Experimentos en un mundo interconectado
Este vaivén global pronto pondría en jaque a varios territorios, que tratarían de establecer políticas de control de plagas y epidemias. Ciudades comerciantes como Venecia, Marsella, Valencia o Cádiz establecieron en sus aduanas sistemas para frenar la llegada de personas, animales o plantas con patógenos capaces de poner en jaque a regiones enteras.
Plagas, monocultivos y eventos de clima extremo amenazan la biodiversidad agropecuaria en el mundo. Además de las políticas de protección de cultivos y animales domésticos en sus lugares de distribución tradicional —una restauración a menudo circunscrita a los países de mayor renta y con una población más concienciada por los efectos del empobrecimiento de las variedades—, algunas iniciativas tratan de preservar semillas, tanto a escala regional como a escala global.
Los fitorrecursos autóctonos raramente logran el impacto mediático que deberían, si bien algunos proyectos abanderados, tales como el banco mundial de semillas de Svalvard, en Noruega, son la excepción.
Asimismo, las cúpulas geodésicas del Proyecto Edén, un complejo natural controlado, protegen en Cornualles (Reino Unido) dos biomas con sus especies botánicas representativas, el tropical y el mediterráneo.
El sitio, inaugurado en 2001, está emplazado en una antigua cantera que había sido explotada durante 160 años. Dos décadas después de su inauguración, el lugar cuenta todavía con el invernadero tropical más extenso del mundo.

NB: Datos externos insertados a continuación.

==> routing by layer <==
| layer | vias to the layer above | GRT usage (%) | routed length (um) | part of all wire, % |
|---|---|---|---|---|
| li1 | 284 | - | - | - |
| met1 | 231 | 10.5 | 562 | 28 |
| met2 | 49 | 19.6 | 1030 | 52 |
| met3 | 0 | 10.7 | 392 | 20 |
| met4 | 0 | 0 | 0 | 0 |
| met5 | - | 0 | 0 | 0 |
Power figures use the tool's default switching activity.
<file path="config.mk">
export PLATFORM = sky130hd
export DESIGN_NAME = pipe_control
export DESIGN_NICKNAME = d
export VERILOG_FILES = /design/src/verilog/core_pkg.sv /design/src/verilog/pipe_control.sv
export VERILOG_INCLUDE_DIRS = /design/src /design/src/verilog
export SDC_FILE = /design/constraint.sdc
export NUM_CORES = 1
export LEC_CHECK = 0
export ABC_CLOCK_PERIOD_IN_PS = 6700
export BUFFER_PORTS_ARGS = -buffer_cell sky130_fd_sc_hd__buf_2
export CAP_MARGIN = 20
export CORE_AREA = 4 4 88 90
export DETAILED_ROUTE_END_ITERATION = 8
export DIE_AREA = 0 0 92 94
export RECOVER_POWER = 50
export SYNTH_ARGS = -nofsm -noshare
export SYNTH_HDL_FRONTEND = slang
export SYNTH_SLANG_ARGS = --single-unit
</file>
<file path="constraint.sdc">
create_clock -name clock -period 6.7 [get_ports clock]
set_clock_uncertainty 0.2 [all_clocks]
set_input_delay 1.34 -clock clock [delete_from_list [all_inputs] [get_ports clock]]
set_output_delay 1.34 -clock clock [all_outputs]
set_load 0.01 [all_outputs]
</file>
<file path="src/verilog/core_params.svh">
`ifndef CORE_PARAMS_SVH
`define CORE_PARAMS_SVH

// data path width, also the width of an instruction word
`define CORE_XLEN 32

`define CORE_NREGS 32

// immediate field as encoded in bits 13..0
`define CORE_IMM_W 14

`define CORE_DMEM_WORDS 64

// instruction memory is word addressed, so this counts instructions
`define CORE_PC_W 8

`endif
</file>
<file path="src/verilog/core_pkg.sv">
`default_nettype none

`include "core_params.svh"

package core_pkg;

	typedef logic [`CORE_XLEN-1:0] word_t;
	typedef logic [$clog2(`CORE_NREGS)-1:0] reg_addr_t;
	typedef logic [`CORE_IMM_W-1:0] imm_t;
	typedef logic [`CORE_PC_W-1:0] pc_t;
	typedef logic [31:0] instr_t;

	typedef enum logic [5:0] {
		OP_NOP = 6'd0,
		OP_ALU,
		OP_ADDI,
		OP_LW,
		OP_SW,
		OP_BEQ
	} opcode_e;

	typedef enum logic [4:0] {
		FN_ADD = 5'd0,
		FN_SUB,
		FN_AND,
		FN_OR,
		FN_XOR,
		FN_SLT
	} alu_fn_e;

	typedef enum logic [1:0] {
		WB_ALU = 2'd0,
		WB_MEM
	} wb_sel_e;

	typedef struct packed {
		logic      do_dm_read;
		logic      do_dm_write;
		logic      do_reg_write;
		reg_addr_t write_reg_addr;
		wb_sel_e   wb_sel;
		alu_fn_e   alu_fn;
		logic      alu_use_imm;
		logic      is_branch;
	} ctrl_t;

	typedef struct packed {
		ctrl_t ctrl;
		word_t ra_data;
		word_t rt_data;
		word_t imm_extend;
		imm_t  imm;
	} id_ex_t;

	typedef struct packed {
		ctrl_t ctrl;
		word_t alu_result; // branch target for a BEQ
		word_t rt_data;
		logic  branch_taken;
	} ex_mem_t;

	typedef struct packed {
		logic      do_reg_write;
		reg_addr_t write_reg_addr;
		word_t     write_reg_data;
	} mem_wb_t;

endpackage

`default_nettype wire

</file>
<file path="src/verilog/pipe_control.sv">
`timescale 1ns/10ps
`default_nettype none

module pipe_control (
	input  logic                clock,
	input  logic                rst_n,
	input  logic                uses_ra,
	input  logic                uses_rt,
	input  core_pkg::reg_addr_t ra_addr,
	input  core_pkg::reg_addr_t rt_addr,
	input  core_pkg::id_ex_t    ex_stage,
	input  core_pkg::ex_mem_t   mem_stage,
	output core_pkg::pc_t       pc,
	output logic                hold_if,
	output logic                flush_if,
	output logic                flush_id,
	output logic                flush_ex
);
	import core_pkg::*;

	logic stall;
	logic redirect;
	pc_t  target;

	function automatic logic pending(input logic used, input reg_addr_t src, input ctrl_t c);
		pending = used && (src != '0) && c.do_reg_write && (c.write_reg_addr == src);
	endfunction

	// the MEM/WB write is covered by the register file bypass
	assign stall = pending(uses_ra, ra_addr, ex_stage.ctrl) ||
		pending(uses_ra, ra_addr, mem_stage.ctrl) ||
		pending(uses_rt, rt_addr, ex_stage.ctrl) ||
		pending(uses_rt, rt_addr, mem_stage.ctrl);

	assign redirect = mem_stage.branch_taken;
	assign target = pc_t'(mem_stage.alu_result);

	assign hold_if = stall && !redirect; // a taken branch wins over the stall
	assign flush_if = redirect;
	assign flush_id = redirect || stall;
	assign flush_ex = redirect;

	always_ff @(posedge clock) begin
		if (!rst_n) begin
			pc <= '0;
		end else if (redirect) begin
			pc <= target;
		end else if (!stall) begin
			pc <= pc + 1'b1;
		end
	end

endmodule

`default_nettype wire

</file>
Yosys cells after proc, flatten, opt, wreduce, memory -nomap -nowiden
Index checks and enable logic that the tools add are counted.
- add/subtract/negate cells: 1
- eq/ne operators: 5
- mux-type cells: 2
- reduce and logical (&&, ||, !) cells: 18
- operators with widths (kind ; number):
    $eq A5 B5 Y1 ; 4
    $mux W8 ; 2
    $logic_and A1 B1 Y1 ; 11
    $reduce_bool A5 Y1 ; 2
    $add A8 B1 Y8 const B ; 1
    $logic_or A1 B1 Y1 ; 4
    $ne A2 B2 Y1 const B ; 1
    $logic_not A1 Y1 ; 1
- register bits after elaboration: 8
- input port bits: 223
- output and inout port bits: 12
- logic and storage cells: 27

Depth between registers and ports, before layout
- depth after elaboration: 9
- depth in mapped cells: 7
- mapped depth without buffers: 6

Least setup slack after synthesis
Ideal clock, no wire load.
- path type: in2out
- start: input port ra_addr[1]
- end: output port flush_id
- arrival: 2511 ps
- required time: 5160 ps
- slack: 2649 ps
- stages on the path: 5
- path buffers: 1
- cell sequence: or4_1 > o21a_1 > a32oi_4 > buf_6 > nand2_1
- longest elaborated chain between the ends: 8
- elaborated cells between the ends (all ways): 12
- those cells by class: 2 x eq/ne; 10 x reduce/logical
- RTL lines (what ; line ; text):
    start, declared ; pipe_control.sv:9 ; input core_pkg::reg_addr_t ra_addr,
    $reduce_bool A5 Y1 ; pipe_control.sv:26 ; pending = used && (src != '0) && c.do_reg_write && (c.write_reg_addr == src);
    $logic_and A1 B1 Y1 (3 in series) ; pipe_control.sv:26 ;
    $logic_or A1 B1 Y1 * ; pipe_control.sv:30 ; assign stall = pending(uses_ra, ra_addr, ex_stage.ctrl) ||
    $logic_or A1 B1 Y1 * ; pipe_control.sv:31 ; pending(uses_ra, ra_addr, mem_stage.ctrl) ||
    $logic_or A1 B1 Y1 * ; pipe_control.sv:32 ; pending(uses_rt, rt_addr, ex_stage.ctrl) ||
    $logic_or A1 B1 Y1 * ; pipe_control.sv:40 ; assign flush_id = redirect || stall;
    end, declared ; pipe_control.sv:16 ; output logic flush_id,
Mark *: on every way between the ends. The rest lies on a longest branch, timed or not.

Final worst setup path
Ends and elaborated chain as after synthesis.

==> impl_metrics.csv <==
group,metric,value,unit
status,status,"complete, no violations",
critical_path,cp.arrival,3.40,ns
critical_path,startpoint_type,"primary input",
cts,htree_levels,1,
cts,clockRootBuffer,"clkbuf_8",
cells_and_area,multiInputGateArea,528,µm²
cts,post_cts_resized,0,
power_and_ir_drop,pwr-share-seq,34.3,%
route,totalWireLength,2.53,mm
timing,slew_viol_final,0,
grt,grt_use_total,6.01,%
cts,clkTransAtPathRegs,0.04,ns
cells_and_area,largestRegisters,"pc x8",
timing,timing.final.crit_share,73.7,%
power_and_ir_drop,switching_share,28.5,%
placement,hpwlAfterDp,2.22,mm
cells_and_area,nets,363,
timing,fin_tns_setup,0,ns
min_path,hold_path_depth,2,
cts,clk_path_buf_depth,2,
min_path,hold_end,"pc[1]",
cells_and_area,fin_cells,236,
yosys,synthCells,92,
min_path,hold_path.startpoint,"pc[1]",
yosys,ys_types,28,
timing,setup_viol,0,
route,num_vias,810,
grt,antenna_found_initial,0,
critical_path,crit_required,5.16,ns
cells_and_area,seq_area,160,µm²
min_path,hp-class,"reg2reg",
cells_and_area,drive_gt1_share,29.2,%
floorplanning,die_w,92,µm
power_and_ir_drop,combPwrFrac,30.1,%
floorplanning,ios,235,
floorplanning,initial_core_util,10.8,%
cts,clkSinkCount,8,
floorplanning,die_area,0.00865,mm²
critical_path,path_class,"in2out",
yosys,ys_seq_area_share,21.1,%
grt,grt_pass1_wl,4.09,mm
placement,portBuffers,46,
cts,cts-buffers-inserted,3,
timing,tightest_slew,1.28,ns
grt,gr-total-overflow,0,
cts,cts_setup_buffers,0,
power_and_ir_drop,peakVddDrop,0.0000448,V
power_and_ir_drop,power_leakage,0.000467,µW
critical_path,reg2regPathDepth,5,
critical_path,crit_fanout,16,
route,dr.max_layer_used,"met3",
floorplanning,core.rowCount,31,
route,avgRoutedWirePerCell,10.7,µm
power_and_ir_drop,internal-power,115,µW
placement,place_area,0.00108,mm²
cts,cts_tree,"built",
grt,grt_max_degree,17,
yosys,syn_avg_cell_area,8.26,µm²
yosys,ys_ff_latch,8,
route,met1_length,1.32,mm
critical_path,worstSetupEndpointType,"output port",
cells_and_area,fin_area,0.00109,mm²
power_and_ir_drop,p_sw,46.0,µW
cts,clk_latency,0.23,ns
cells_and_area,n_fill_cell,840,
route,drc,0,
critical_path,r2r-start,"pc[0]",
yosys,yosys_warnings,0,
route,wl_met3,183,µm
power_and_ir_drop,powerDensity,147,mW/mm²
timing,clock.fmax,203,MHz
cells_and_area,largest_register,"pc",
route,drt_iter0_markers,11,
power_and_ir_drop,p_clk_share,35.6,%
critical_path,r2r-end,"pc[6]",
placement,globalplace.congestion,0.823,
timing,hold_violations,0,
floorplanning,fp.dieH,94,µm
floorplanning,core_area,0.00706,mm²
route,first_pass_iters,4,
timing,rsz0062_at_grt,"false",
critical_path,r2r_slack,4.93,ns
critical_path,cp-startpoint,"ra_addr[1]",
route,wl_met2,1.02,mm
cells_and_area,n_antenna_cell,0,
route,vias_per_cell,3.43,
timing,fin_crit,4.94,ns
yosys,syn-num-nets,316,
cts,holdBufCountCts,0,
route,drtAntennaViolNets,0,
cells_and_area,largest_register_ff_count,8,
grt,grt_pass1_vias,872,
timing,slew_headroom,14.7,%
power_and_ir_drop,power,161,µW
cells_and_area,areaGrowthSynthToFinish,44.2,%
yosys,synthesis.area,759,µm²
placement,dp_cells,233,
flow_run,cap_violations,0,
cell usage after synthesis:
master,count,area (µm²)
nand3_1,1,5.00
xnor2_1,21,184
nand4_1,4,25.0
o311a_1,5,50.1
clkbuf_1,1,3.75
a32oi_4,1,27.5
a21o_1,1,7.51
and4_1,2,17.5
mux2i_1,1,10.0
and3b_1,1,8.76
a31oi_1,3,18.8
o21ai_0,3,15.0
or4_1,1,7.51
ha_1,1,12.5
nand2b_1,5,31.3
buf_4,2,15.0
dfxtp_1,8,160
a21boi_1,1,7.51
inv_1,6,22.5
o22ai_1,2,12.5
a21oi_1,4,20.0
o21a_1,1,7.51
and2_1,2,12.5
nand2_1,6,22.5
and3_1,5,31.3
nor2_1,2,7.51
nor3_1,1,5.00
buf_6,1,11.3
power groups by stage:
stage	sequential, µW	combinational (µW)	clock (µW)
after floorplan	56.9	26.9	0
after global placement	55.7	50.8	0
after detailed placement	55.9	51.3	0
after CTS	55.1	51.5	59.9
after global routing	55.7	55.0	61.1
final	55.3	48.6	57.3
final cells by class:
cell class	instances	area share, %
sequential	8	14.6
clock buffer	3	3.77
timing repair buffer	46	20.0
multi-input combinational	74	48.2
inverter	6	2.06
tap	99	11.3
kinds of logic after synthesis:
group	after synthesis	synth area share, %
flip-flops	8	21.1
XOR/XNOR	21	24.2
AND/OR/NAND/NOR	30	22.9
buffers and inverters	10	6.92
multiplexers	1	1.32
AO/OA/AOI/OAI	21	21.9
adder cells (fa/ha/maj)	1	1.65
how the worst max path moves through the flow:
| stage | endpoint | slack (ns) | cells after the start |
|---|---|---|---|
| 6_report | flush_id | 1.76 | 6 |
| 5_1_grt | flush_id | 1.50 | 6 |
| 2_1_floorplan | flush_id | 2.65 | 5 |
| 4_1_cts | flush_id | 2.27 | 6 |
| 3_5_place_dp | flush_id | 2.27 | 6 |
| 3_3_place_gp | flush_id | 2.29 | 6 |
placed cells by master, fill, tap and decap left out, drive strengths merged:
master / netlist / routed
and3b: 1 / 1
ha: 1 / 1
o21a: 1 / 1
clkbuf: 1 / 12
and2: 2 / 2
nand2b: 5 / 5
buf: 3 / 37
a21o: 1 / 1
and4: 2 / 2
a32oi: 1 / 1
nand2: 6 / 6
a21boi: 1 / 1
o22ai: 2 / 2
or4: 1 / 1
xnor2: 21 / 21
nand4: 4 / 4
dfxtp: 8 / 8
o21ai: 3 / 3
o311a: 5 / 5
and3: 5 / 5
nor3: 1 / 1
a21oi: 4 / 4
mux2i: 1 / 1
nor2: 2 / 2
inv: 6 / 6
a31oi: 3 / 3
nand3: 1 / 1
critical path, stage by stage:
cell,delay [ns]
clkbuf_1,0.12
or4_1,0.52
o21a_1,0.18
a32oi_1,0.94
nand2_1,0.10
buf_2,0.18
through the flow:
stage / setup slack [ns] / hold WS [ns] / utilization (%)
3_5_place_dp: 2.27 / 0.370 / 15.3
2_1_floorplan: 2.65 / 0.378 / -
4_1_cts: 2.27 / 0.377 / 15.9
3_3_place_gp: 2.29 / 0.369 / 15.3
6_report: 1.76 / 0.379 / 15.5
5_1_grt: 1.50 / 0.418 / 15.5
routing by layer:
metal,vias up,track usage [%]
met4,0,1.11
met2,33,9.18
li1,420,-
met5,-,0
met3,0,2.24
met1,357,8.13
Power figures use the tool's default switching activity.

Vistas desde un escritorio temporal
Uno de sus administradores, el botanista y divulgador Jonathan Drori, publica un segundo ensayo dedicado a la relación de nuestra especie con 80 tipos de plantas con valor simbólico, estético, cultural, alimentario o incluso industrial, tras un primer ensayo dedicado a 80 especies de árbol.
Drori creció cerca del Real Jardín Botánico de Kew, junto al Támesis en Richmond, Londres, lugar donde pudo observar la asombrosa biodiversidad de las plantas procedentes de distintos lugares del mundo, lo que influyó sobre su carrera y voluntad divulgadora. Su relato sobre las especies de plantas que han marcado distintas regiones, épocas y civilizaciones se aleja de la ingenuidad y reconoce los efectos y riesgos de nuestra interdependencia.
Pero la divulgación de la riqueza y los riesgos que afrontan las principales cosechas y sus variedades menos utilizadas no basta. Varios proyectos se ocupan de garantizar la viabilidad del cultivo sostenible de productos tan estratégicos para nuestra civilización como el café y el caucho natural, cuyas regiones de producción padecen con especial virulencia los efectos de la deforestación y el cambio climático.
Acabo este artículo mientras, sobre la mesa y a una distancia de seguridad del teclado del ordenador, el café a medio acabar ha parado de humear. Aparto la mirada de la pantalla y la dirijo más allá de la puerta acristalada.
Al fondo, un martín pescador se eleva desde el agua; en primer plano, junto al muro de piedra que delimita la calle de la vegetación más próxima, se erige la enorme chumbera con su característica conquista rizomática del espacio de visión. El trasiego de personas y cultivos entre nuestros rincones cotidianos y los confines del mundo está hoy más presente que nunca, con sus riesgos y ventajas.